Nakagawa
R, Itokazu T, Shibuya N, Kishima H, Yamashita T. Perivascular
Neutrophil Extracellular Traps Exacerbate Microvasospasm After
Experimental Subarachnoid Hemorrhage. Stroke. 2024;55:2872–2881.
Subarachnoid hemorrhage (SAH) is a clinical condition with a high
mortality rate that causes in survivors’ permanent disabilities. Among
complications after SAH, the most important is the delayed large vessel
vasospasm, which have been intensively studied. It is usually seen after
day 3 of hemorrhage, and it could contribute to another complication
that is delayed cerebral ischemia (DCI). In contrast, arteriolar
vasospasm, known as microvasospasm, has been reported to occur in the
subacute phase, and it is believed to contribute to DCI. Delayed
vasospasm is usually treated with endothelin receptor antagonist drugs
(e.g., clazosentan sodium), which, however, cannot completely prevent
DCI. Few studies focused on the mechanism of microvasospasms, and no
studies have revealed pathological mechanisms underlying subacute
microvasospasms.
The aim of the study is to elucidate the mechanism of microvasospasm
through an animal model with intravital 2-photon microscopy,
investigating effects of neutrophil removal and, in particular, of
Neutrophil Extracellular Traps (NETs) released by neutrophils. NETs are
DNA histone complexes released by activated neutrophils, composed of DNA
and various antibacterial proteins that have the original purpose of
capturing and neutralizing pathogens. Despite that, NET can have a
disadvantage of damaging host cells, and, in particular, they are known
to play a crucial role in brain damage after SAH.
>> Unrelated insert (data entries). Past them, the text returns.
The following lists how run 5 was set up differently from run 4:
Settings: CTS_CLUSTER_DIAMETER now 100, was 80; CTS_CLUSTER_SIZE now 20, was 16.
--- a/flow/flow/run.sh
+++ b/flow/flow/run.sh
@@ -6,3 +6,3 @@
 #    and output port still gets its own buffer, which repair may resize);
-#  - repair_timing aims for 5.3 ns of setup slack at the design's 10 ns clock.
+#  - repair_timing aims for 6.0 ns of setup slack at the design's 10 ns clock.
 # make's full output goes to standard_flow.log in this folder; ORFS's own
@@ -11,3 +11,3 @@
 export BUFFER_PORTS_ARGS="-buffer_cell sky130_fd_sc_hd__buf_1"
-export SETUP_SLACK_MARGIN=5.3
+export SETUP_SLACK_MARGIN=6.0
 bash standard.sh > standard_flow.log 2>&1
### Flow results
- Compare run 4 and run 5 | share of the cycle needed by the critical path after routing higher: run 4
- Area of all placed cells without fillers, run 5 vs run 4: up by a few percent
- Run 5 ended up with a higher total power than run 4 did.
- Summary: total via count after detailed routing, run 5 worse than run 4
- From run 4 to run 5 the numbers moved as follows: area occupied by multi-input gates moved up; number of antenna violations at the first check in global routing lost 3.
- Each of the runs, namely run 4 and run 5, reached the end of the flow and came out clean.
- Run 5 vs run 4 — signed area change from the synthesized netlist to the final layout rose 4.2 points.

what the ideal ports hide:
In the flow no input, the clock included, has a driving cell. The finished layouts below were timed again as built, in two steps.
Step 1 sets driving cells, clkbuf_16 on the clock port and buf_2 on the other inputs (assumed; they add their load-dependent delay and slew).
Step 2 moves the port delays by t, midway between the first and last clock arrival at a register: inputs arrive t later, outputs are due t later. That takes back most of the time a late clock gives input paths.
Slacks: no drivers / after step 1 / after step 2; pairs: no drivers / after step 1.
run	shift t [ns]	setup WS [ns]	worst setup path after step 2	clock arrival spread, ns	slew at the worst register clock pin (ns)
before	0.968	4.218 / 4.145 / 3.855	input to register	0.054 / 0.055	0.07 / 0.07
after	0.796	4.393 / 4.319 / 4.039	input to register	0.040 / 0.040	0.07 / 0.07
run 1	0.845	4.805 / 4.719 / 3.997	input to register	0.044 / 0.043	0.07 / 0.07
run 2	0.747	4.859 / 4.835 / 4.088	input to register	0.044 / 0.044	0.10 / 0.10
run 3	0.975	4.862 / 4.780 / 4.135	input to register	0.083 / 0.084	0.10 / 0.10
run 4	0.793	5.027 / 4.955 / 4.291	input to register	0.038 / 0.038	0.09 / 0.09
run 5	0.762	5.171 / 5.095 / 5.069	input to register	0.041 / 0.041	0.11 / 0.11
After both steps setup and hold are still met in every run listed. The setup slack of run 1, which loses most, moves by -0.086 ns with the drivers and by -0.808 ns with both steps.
Background: an optimization exercise with open tools, aiming at small area. Do not read the settings as production practice. At most, simulation tests tie the RTL to the original design; equivalence was not proved.

==> 05-17: inputs <==
## rgb_to_ycbcr_444
module rgb_to_ycbcr_444(
  input wire in_reset,
  input wire in_clock,
  input wire [7:0] in_r,
  input wire [7:0] in_g,
  input wire [7:0] in_b,
  output reg [7:0] out_y,
  output reg [7:0] out_cb,
  output reg [7:0] out_cr
  );
==> flow/config.mk <==
export PLATFORM = sky130hd
export DESIGN_NAME = rgb_to_ycbcr_444
export DESIGN_NICKNAME = rgb_to_ycbcr_444
export VERILOG_FILES = /design/flow/design.v
export SDC_FILE = /design/flow/constraint.sdc
export NUM_CORES = 4
export LEC_CHECK = 0
export CAP_MARGIN = 20
export CORE_MARGIN = 2
export CORE_UTILIZATION = 60
export CTS_BUF_LIST = sky130_fd_sc_hd__clkbuf_4 sky130_fd_sc_hd__clkbuf_8
export GPL_TIMING_DRIVEN = 0
export SLEW_MARGIN = 20
export SYNTH_HIERARCHICAL = 1
export SYNTH_MINIMUM_KEEP_SIZE = 0
==> flow/constraint.sdc <==
create_clock -name core_clock -period 6.0 [get_ports {in_clock}]
set_input_delay 1.2000 -clock core_clock [delete_from_list [all_inputs] [get_ports {in_clock}]]
set_output_delay 1.2000 -clock core_clock [all_outputs]
set_load 0.01 [all_outputs]
standard.sh (not shown) runs the stock make flow with config.mk's settings and CLKGATE_MAP_FILE= SYNTH_SCRIPT=/design/flow/synth_recipe.tcl, a recipe that flattens the netlist after the stock synthesis.
==> flow/flow/run.sh <==
#!/bin/bash
export BUFFER_PORTS_ARGS="-buffer_cell sky130_fd_sc_hd__buf_1"
export CTS_ARGS="-sink_clustering_enable -repair_clock_nets -dont_use_dummy_load -buf_list {sky130_fd_sc_hd__clkbuf_4 sky130_fd_sc_hd__clkbuf_8}"
bash standard.sh > standard.log 2>&1
==> 06-05 (differences from 05-17) <==
--- a/flow/design.v
+++ b/flow/design.v
@@ -223,33 +223,33 @@
   wire n190, n191;
   fa_cell u_n190 (.a(n110), .b(n144), .c(n116), .s(n190), .co(n191));
   wire n192, n193;
   fa_cell u_n192 (.a(n185), .b(n190), .c(~n164), .s(n192), .co(n193));
   wire n194, n195;
   fa_cell u_n194 (.a(n166), .b(n187), .c(n192), .s(n194), .co(n195));
   wire n196, n197;
-  fa_cell u_n196 (.a(n146), .b(n118), .c(n191), .s(n196), .co(n197));
+  fa_cell u_n196 (.a(~n112), .b(n146), .c(n118), .s(n196), .co(n197));
   wire n198, n199;
-  fa_cell u_n198 (.a(n166), .b(n196), .c(n193), .s(n198), .co(n199));
+  fa_cell u_n198 (.a(n191), .b(n166), .c(n196), .s(n198), .co(n199));
   wire n200, n201;
-  fa_cell u_n200 (.a(n168), .b(n195), .c(n198), .s(n200), .co(n201));
+  fa_cell u_n200 (.a(n193), .b(n168), .c(n198), .s(n200), .co(n201));
   wire n202, n203;
   ha_cell u_n202 (.a(n114), .b(n134), .s(n202), .co(n203));
   wire n204, n205;
   fa_cell u_n204 (.a(n148), .b(n197), .c(~n202), .s(n204), .co(n205));
   wire n206, n207;
-  fa_cell u_n206 (.a(n168), .b(n204), .c(n199), .s(n206), .co(n207));
+  fa_cell u_n206 (.a(~n169), .b(n168), .c(n199), .s(n206), .co(n207));
   wire n208, n209;
-  fa_cell u_n208 (.a(~n169), .b(n201), .c(n206), .s(n208), .co(n209));
+  fa_cell u_n208 (.a(n204), .b(n201), .c(n206), .s(n208), .co(n209));
   wire n210, n211;
   fa_cell u_n210 (.a(n116), .b(n164), .c(n203), .s(n210), .co(n211));
   wire n212, n213;
   fa_cell u_n212 (.a(n136), .b(~n169), .c(n205), .s(n212), .co(n213));
   wire n214, n215;
-  fa_cell u_n214 (.a(~n210), .b(n212), .c(n207), .s(n214), .co(n215));
+  fa_cell u_n214 (.a(~n210), .b(n207), .c(n212), .s(n214), .co(n215));
   wire n216;
   xor_cell u_n216 (.a(n118), .b(n166), .y(n216));
   wire n217 = n118 & ~n166;
   wire n218, n219;
   fa_cell u_n218 (.a(n138), .b(n216), .c(~n211), .s(n218), .co(n219));
   wire n220, n221;
   ha_cell u_n220 (.a(n213), .b(n218), .s(n220), .co(n221));
@@ -261,18 +261,18 @@
   fa_cell u_n226 (.a(n136), .b(n169), .c(n223), .s(n226), .co(n227));
   wire n228, n229;
   ha_cell u_n228 (.a(n138), .b(n227), .s(n228), .co(n229));
   wire n230;
   xor_cell u_n230 (.a(n139), .b(n229), .y(n230));
   wire n231 = n189 & n194;
   wire n232 = n189 | n194;
-  wire n233 = ~n112 & n200;
-  wire n234 = ~n112 | n200;
+  wire n233 = n195 & n200;
+  wire n234 = n195 | n200;
   wire n235;
-  xor_cell u_n235 (.a(n112), .b(n200), .y(n235));
+  xor_cell u_n235 (.a(n195), .b(n200), .y(n235));
   wire n236 = n209 & n214;
   wire n237 = n209 | n214;
   wire n238;
   xor_cell u_n238 (.a(n209), .b(n214), .y(n238));
   wire n239 = n220 & n215;
   wire n240 = n220 | n215;
   wire n241;
@@ -333,15 +333,15 @@
   wire n293 = n273 & n281;
   wire n294 = n282 | (n283 & n280);
   wire n295 = n283 & n281;
   wire n296 = n284 | (n285 & n280);
   wire n297 = n285 & n281;
   wire n298 = n276;
   wire n299;
-  xor_cell u_n299 (.a(n235), .b(n298), .y(n299));
+  xnor_cell u_n299 (.a(n235), .b(n298), .y(n299));
   wire n300 = n278;
   wire n301;
   xnor_cell u_n301 (.a(n208), .b(n300), .y(n301));
   wire n302 = n280;
   wire n303;
   xnor_cell u_n303 (.a(n238), .b(n302), .y(n303));
   wire n304 = n286;
@@ -364,26 +364,25 @@
   wire n315 = n140 | n110;
   wire n316;
   xor_cell u_n316 (.a(n315), .b(n142), .y(n316));
   wire n317 = n315 & ~n142;
   wire n318, n319;
   ha_cell u_n318 (.a(n112), .b(n316), .s(n318), .co(n319));
   wire n320, n321;
-  fa_cell u_n320 (.a(n144), .b(n114), .c(n319), .s(n320), .co(n321));
-  wire n322;
-  xor_cell u_n322 (.a(n317), .b(n320), .y(n322));
-  wire n323 = ~n317 & n320;
+  fa_cell u_n320 (.a(~n317), .b(n144), .c(n114), .s(n320), .co(n321));
+  wire n322, n323;
+  ha_cell u_n322 (.a(n319), .b(n320), .s(n322), .co(n323));
   wire n324, n325;
   fa_cell u_n324 (.a(n140), .b(n146), .c(n116), .s(n324), .co(n325));
   wire n326, n327;
   fa_cell u_n326 (.a(n321), .b(n323), .c(n324), .s(n326), .co(n327));
   wire n328, n329;
-  fa_cell u_n328 (.a(n148), .b(n118), .c(n325), .s(n328), .co(n329));
+  fa_cell u_n328 (.a(~n142), .b(n148), .c(n118), .s(n328), .co(n329));
   wire n330, n331;
-  fa_cell u_n330 (.a(~n142), .b(n327), .c(n328), .s(n330), .co(n331));
+  fa_cell u_n330 (.a(n325), .b(n327), .c(n328), .s(n330), .co(n331));
   wire n332, n333;
   ha_cell u_n332 (.a(n144), .b(n164), .s(n332), .co(n333));
   wire n334, n335;
   fa_cell u_n334 (.a(n134), .b(~n329), .c(n332), .s(n334), .co(n335));
   wire n336, n337;
   fa_cell u_n336 (.a(n139), .b(~n331), .c(n334), .s(n336), .co(n337));
   wire n338, n339;
@@ -411,16 +410,16 @@
   ha_cell u_n358 (.a(n168), .b(n357), .s(n358), .co(n359));
   wire n360;
   xor_cell u_n360 (.a(n169), .b(n359), .y(n360));
   wire n361 = n314 & n116;
   wire n362 = n314 | n116;
   wire n363 = n318 & n118;
   wire n364 = n318 | n118;
-  wire n365 = ~n322 & ~n134;
-  wire n366 = ~n322 | ~n134;
+  wire n365 = n322 & ~n134;
+  wire n366 = n322 | ~n134;
   wire n367 = n136 & n326;
   wire n368 = n136 | n326;
   wire n369 = n138 & n330;
   wire n370 = n138 | n330;
   wire n371;
   xor_cell u_n371 (.a(n138), .b(n330), .y(n371));
   wire n372 = n348 & ~n343;
==> flow/flow/run.sh (replaced) <==
#!/bin/bash
export BUFFER_PORTS_ARGS="-buffer_cell sky130_fd_sc_hd__buf_1"
export CTS_ARGS="-sink_clustering_enable -repair_clock_nets -dont_use_dummy_load -buf_list {sky130_fd_sc_hd__clkbuf_4 sky130_fd_sc_hd__clkbuf_8}"
export RECOVER_POWER=100
bash standard.sh > standard.log 2>&1
==> impl_metrics.ini <==
[global_routing]
grt_util_met1_pct = 32.21
grt_usage_pct = 25.93
grtUsageMet2_pct = 47.06
grt_pass1_vias = 2640

[drt]
routed-wl-met3_um = 193
first_iter_violations = 49

[layout]
multi_input_area_um2 = 2953
num-fill-cells = 421
design_area_um2 = 3945
num-multi-input-gates = 241

[placed_design]
place.gp.congestion = 0.8449

[worst_setup_path]
crit_end = out_cb[5]

[die]
start_util_pct = 62.44

[status]
status = complete, no violations

[sta]
period_share_pct = 97.47

[pwr]
leakage_nw = 1.651
switching_share_pct = 46.66

[clocking]
cts_resized = 20
(the above is from 06-05)
==> impl_metrics.ini <==
[status]
status = complete, no violations

[pwr]
leakage_nw = 1.756
switching_share_pct = 44.95

[global_routing]
grtUsageMet2_pct = 46.55

[drt]
routed-wl-met3_um = 266
first_iter_violations = 96

[layout]
num-multi-input-gates = 242
design_area_um2 = 4163

[die]
start_util_pct = 62.37
(the above is from 05-17)
For 05-17, only the layout was checked, not whether the RTL still works.

==> separate check: timing with driven ports <==
In the flow no input, the clock included, has a driving cell. The finished layouts below were timed again as built, in two steps. Step 1 (the two cells are an assumption about what drives the block):
set clk [get_ports {in_clock}]
set_driving_cell -lib_cell sky130_fd_sc_hd__clkbuf_16 $clk
set_driving_cell -lib_cell sky130_fd_sc_hd__buf_2 [delete_from_list [all_inputs] $clk]
Step 2 adds t to the input delays and takes it off the output delays; t is the mean of the earliest and latest rising clock arrival at the registers after step 1. Input paths then give back, and output paths get back, about the clock's delay inside the block. Slacks: no drivers / after step 1 / after step 2; pairs: no drivers / after step 1.
run	t (ns)	setup slack, ns	pins driven straight from the clock port
05-17	0.301	0.099 / 0.071 / -0.230	1
06-05	0.304	0.152 / 0.165 / -0.139	1
With both steps, setup timing fails in 05-17 and 06-05, where it was met with ideal ports. The setup slack of 05-17, which loses most, moves by -0.028 ns with the drivers and by -0.329 ns with both steps.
The author first established an SAH mouse model with a cranial window of 3 x 3 mm, as previously described.1,2
Briefly, they injected 40 uL of blood from the hearts of littermate
mice, in the prechiasmatic cistern using a syringe coated with a minimal
amount of heparin. Erythrocytes were previously labeled with
phycoerythrin (PE) or fluorescein isothiocyanate (FITC) to visualize
their distribution, and neutrophils were labeled with a PE-conjugated
anti Ly6G antibody. All was visualized and recorded by time-lapse
imaging through 2-photon microscopy. Of course, sham animals underwent
the same procedure except for blood injection. The authors observed that
both cells population were distributed to the perivascular space of the
pial arterioles. Erythrocytes disappeared gradually and almost
completely after 2 to 5 days. Concurrently, the pial arterioles were
constricted and appeared as microvasospam, as illustrated in Figure 1F.

Figure 1E-F.
The source of infiltrating neutrophils was checked through the use of
LysM EGFP reporter mice in which neutrophils robustly express a green
fluorescent protein: The authors verified that the source of neutrophil
infiltration was the circulation of the host but not the injected blood.
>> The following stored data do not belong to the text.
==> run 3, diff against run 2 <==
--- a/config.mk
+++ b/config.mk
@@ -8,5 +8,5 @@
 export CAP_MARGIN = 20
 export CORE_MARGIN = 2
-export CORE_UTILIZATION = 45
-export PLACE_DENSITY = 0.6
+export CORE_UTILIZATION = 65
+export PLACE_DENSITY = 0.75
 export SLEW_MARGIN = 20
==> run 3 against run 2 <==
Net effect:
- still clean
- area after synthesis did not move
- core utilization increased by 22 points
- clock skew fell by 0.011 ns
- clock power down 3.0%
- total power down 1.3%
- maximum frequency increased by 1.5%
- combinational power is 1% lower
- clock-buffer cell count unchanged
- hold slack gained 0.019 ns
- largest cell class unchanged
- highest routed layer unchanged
From an optimization exercise on the open Yosys and OpenROAD flow, aimed at a short achievable clock period and few clock cycles; shortcuts taken in it are not production practice.
The RTL was checked by simulation tests, not by an equivalence proof against the original design.

## P
// cpu
module cpu ( input clk,              
             input reset,            
             output [31:0] iaddr,    
             input [31:0] idata,     
             output [31:0] daddr,    
             input [31:0] drdata,    
             output [31:0] dwdata,   
             output [3:0] dwe        
           );
    localparam BW = 5;                  
    localparam CW = 6;                  
    reg  [31:0] pc;
    reg         d_v0, d_v1, d_pred0, d_pred1, d_hit0, d_hit1;
    reg  [1:0]  d_ctr0, d_ctr1;
    reg         d_fold;
    reg  [31:0] d_inst0, d_inst1, d_pc, d_pc1, d_ptgt, d_ptgt0, d_ptgt1;
    reg  [31:0] d_pc4r, d_pc14r;       
    reg         e_v0, e_v1, e_pred0, e_pred1, e_sfb;
    reg         e_hit0, e_hit1;
    reg  [1:0]  e_ctr0, e_ctr1;
    reg         e_jal0, e_jalr0, e_br0, e_ld0, e_st0, e_alu0, e_wen0;
    reg         e_jal1, e_jalr1, e_br1, e_ld1, e_st1, e_alu1, e_wen1;
    reg         e_useimm0, e_sub0, e_sra0, e_useimm1, e_sub1, e_sra1;
    reg  [2:0]  e_f30, e_f31;
    reg  [4:0]  e_rd0, e_rd1;
    reg  [31:0] e_pc, e_pc4, e_pc1, e_pc14, e_tgt0, e_tgt1, e_imm0, e_imm1, e_inst1;
    reg         e_fold;
    reg  [31:0] e_ptgt, e_ptgt0, e_ptgt1;
    reg  [31:0] e_tgt04, e_tgt14, e_pc8, e_pc18;
    reg  [31:0] e_c0, e_c1, e_ra0, e_rb0, e_ra1, e_rb1;
    reg  [2:0]  e_fa0, e_fb0, e_fa1, e_fb1;
    reg  [4:0]  e_fi0, e_fi1;
    reg  [8:0]  e_sel0, e_sel1;
    reg         m_wen0, m_wen1, m_ld0, m_ld1;
    reg  [4:0]  m_rd0, m_rd1;
    reg  [12:0] m_lsel;      
    reg  [31:0] m_res0, m_res1, m_addr, m_sdata;
    reg  [3:0]  m_mask;
    reg  [31:0] m_res0n, m_res1n;        
    reg  [31:BW+2] bt_tag [0:(1<<BW)-1];
  ...
Size in the first run: about 11000 flip-flops, ~170 I/O pins.
clock: 11.5 ns
lec_check: 0
cap_margin: 30
cell_pad_in_sites_detail_placement: 1
cell_pad_in_sites_global_placement: 1
core_margin: 2
core_utilization: 35
place_density: 0.5
setup_slack_margin: 4
slew_margin: 40
tns_end_percent: 25
standard.sh (not shown) runs the stock make flow with config.mk's settings and CLKGATE_MAP_FILE= SYNTH_SCRIPT=/design/flow/synth_recipe.tcl, a recipe that flattens the netlist after the stock synthesis.
==> flow/flow/run.sh <==
#!/bin/bash
# Standard ORFS flow (the standard.sh), with these changes:
#  - repair_timing aims well below the target period (larger setup margin),
#  - the reset and dwe pins are kept together on one edge, so that the
#    reset -> dwe gating path is short,
#  - antenna repair after detailed routing may take up to 20 rounds,
#  - if global routing fails on congestion after its timing repair, it is
#    run again without that repair.
set -euo pipefail
HERE=$(pwd)
sed -e 's/SETUP_SLACK_MARGIN=[^ ]*/SETUP_SLACK_MARGIN=6/' \
    -e "s|\"\${@:-finish}\"|MAX_REPAIR_ANTENNAS_ITER_DRT=20 IO_CONSTRAINTS=$HERE/flow/io.tcl \"\${@:-finish}\"|" \
    standard.sh > my_standard.sh
if ! bash my_standard.sh > flow_make.log 2>&1; then
    sed -i -e "s|IO_CONSTRAINTS=|SKIP_INCREMENTAL_REPAIR=1 IO_CONSTRAINTS=|" my_standard.sh
    bash my_standard.sh > flow_make2.log 2>&1
fi
==> flow/flow/io.tcl <==
set_io_pin_constraint -group -order -pin_names {dwe[0] dwe[1] reset dwe[2] dwe[3]}
The flow did not stop early for P: all stages ran, and the layout cleared the timing, design-rule and antenna checks.
Testbench counts of P, summed over its fixed seeds: cycles 723,595.
Inputs modified between P and Q:
-- flow/config.mk --
<<< P, line 11
export CORE_MARGIN = 2
export CORE_UTILIZATION = 35
export PLACE_DENSITY = 0.5
export SETUP_SLACK_MARGIN = 4
>>> Q, line 11
export CORE_MARGIN = 2
export CORE_UTILIZATION = 30
export PLACE_DENSITY = 0.45
export SETUP_SLACK_MARGIN = 4
==> comparison <==
- Number of CTS-inserted buffers (Q vs. P) increases by a few percent
- | non-clock buffer count | Q vs P | 4.5% higher |
- The lower number of non-filler instances in the completed layout of P and Q is in P.
- Register-to-register slack: Q higher than P
- Detailed placer's ending HPWL grows by a few percent when moving from P to Q.
- Between P and Q, violation count after the first detailed-routing iteration is higher for P, Q comes in under that.
- Q vs P, critical path launch point: boh[14] vs boh[28]
- The post-place setup slack reported for Q is greater than that of P by 0.27 ns.

re-timing with driven ports:
The flow's constraints put no driver on any port. The routed layouts listed below were extracted and timed again, unchanged, in two steps.
Step 1, drivers: a clkbuf_16 drives clk and a buf_2 each remaining input, both assumed.
Step 2, shift: input delay + t, output delay - t, t = (earliest + latest rising clock arrival at the registers) / 2. This alone moves slack from input paths to output paths.
Slacks: ideal / step 1 / step 2; pairs: ideal / step 1.
run	shift t [ns]	slack for setup (ns)	hold WS [ns]	worst setup path at the end
P	1.601	4.966 / 4.966 / 4.293	0.266 / 0.266 / 0.266	input to register
Q	1.607	5.372 / 5.372 / 4.366	0.317 / 0.317 / 0.317	input to register
After both steps every run listed still meets setup and hold. For Q, which loses most, drivers alone change the setup slack by 0.000 ns; drivers and shift together by -1.006 ns.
The authors then depleted neutrophils from the host mice by
intraperitoneal administration of neutrophil-specific antibody (200 ug
of rat anti-Ly6G antibody) 1 day and 1 hour before SAH, and then
evaluated microvasospasms, visualized as pearl-string-like stenosis:
Microvasospasms were significantly reduced in the neutrophil depleted
group. For the control group, an equal amount of the isotype control was
injected. Nakagawa and colleagues observed that in the control group,
the number of infiltrating neutrophils was correlated with the volume of
accumulated erythrocytes, speculating that neutrophil infiltration in
the perivascular space may have been triggered by erythrocyte
accumulation.
Focusing on NETs formation, to confirm their presence in the
perivascular space, a marker for NETs (SYTOX Green) was intracisternally
injected, indicating that, after SAH, NETs are released in the
perivascular space. To test if NETs cause microvasospasm, the authors
administered DNase, a NETs inhibitor, at 1 day after SAH in order to
remove them in perivascular space. As expected, microvasospasms were
significantly suppressed after DNase treatment, and blood flow velocity
at day 5 significantly improved.
In conclusion, the author established an experimental system to
investigate events occurring after SAH, demonstrating accumulation of
erythrocytes in the perivascular space, the subsequent infiltration of
neutrophils, and, for the first time, the presence of a large amount of
NETs, leading to the development of microvasospasm. NETs were, in fact,
attached to the arterioles, suggesting that they may directly damage the
endothelium or vascular smooth muscle of the arterioles.
Some limitations of the study are due to the limited cranial window
to observe a relatively small part of the cerebral cortex, so results
may not be generalizable to the entire brain. Furthermore, there is a
need for additional research to verify the precise nature of
perivascular NETS and their pathological effects.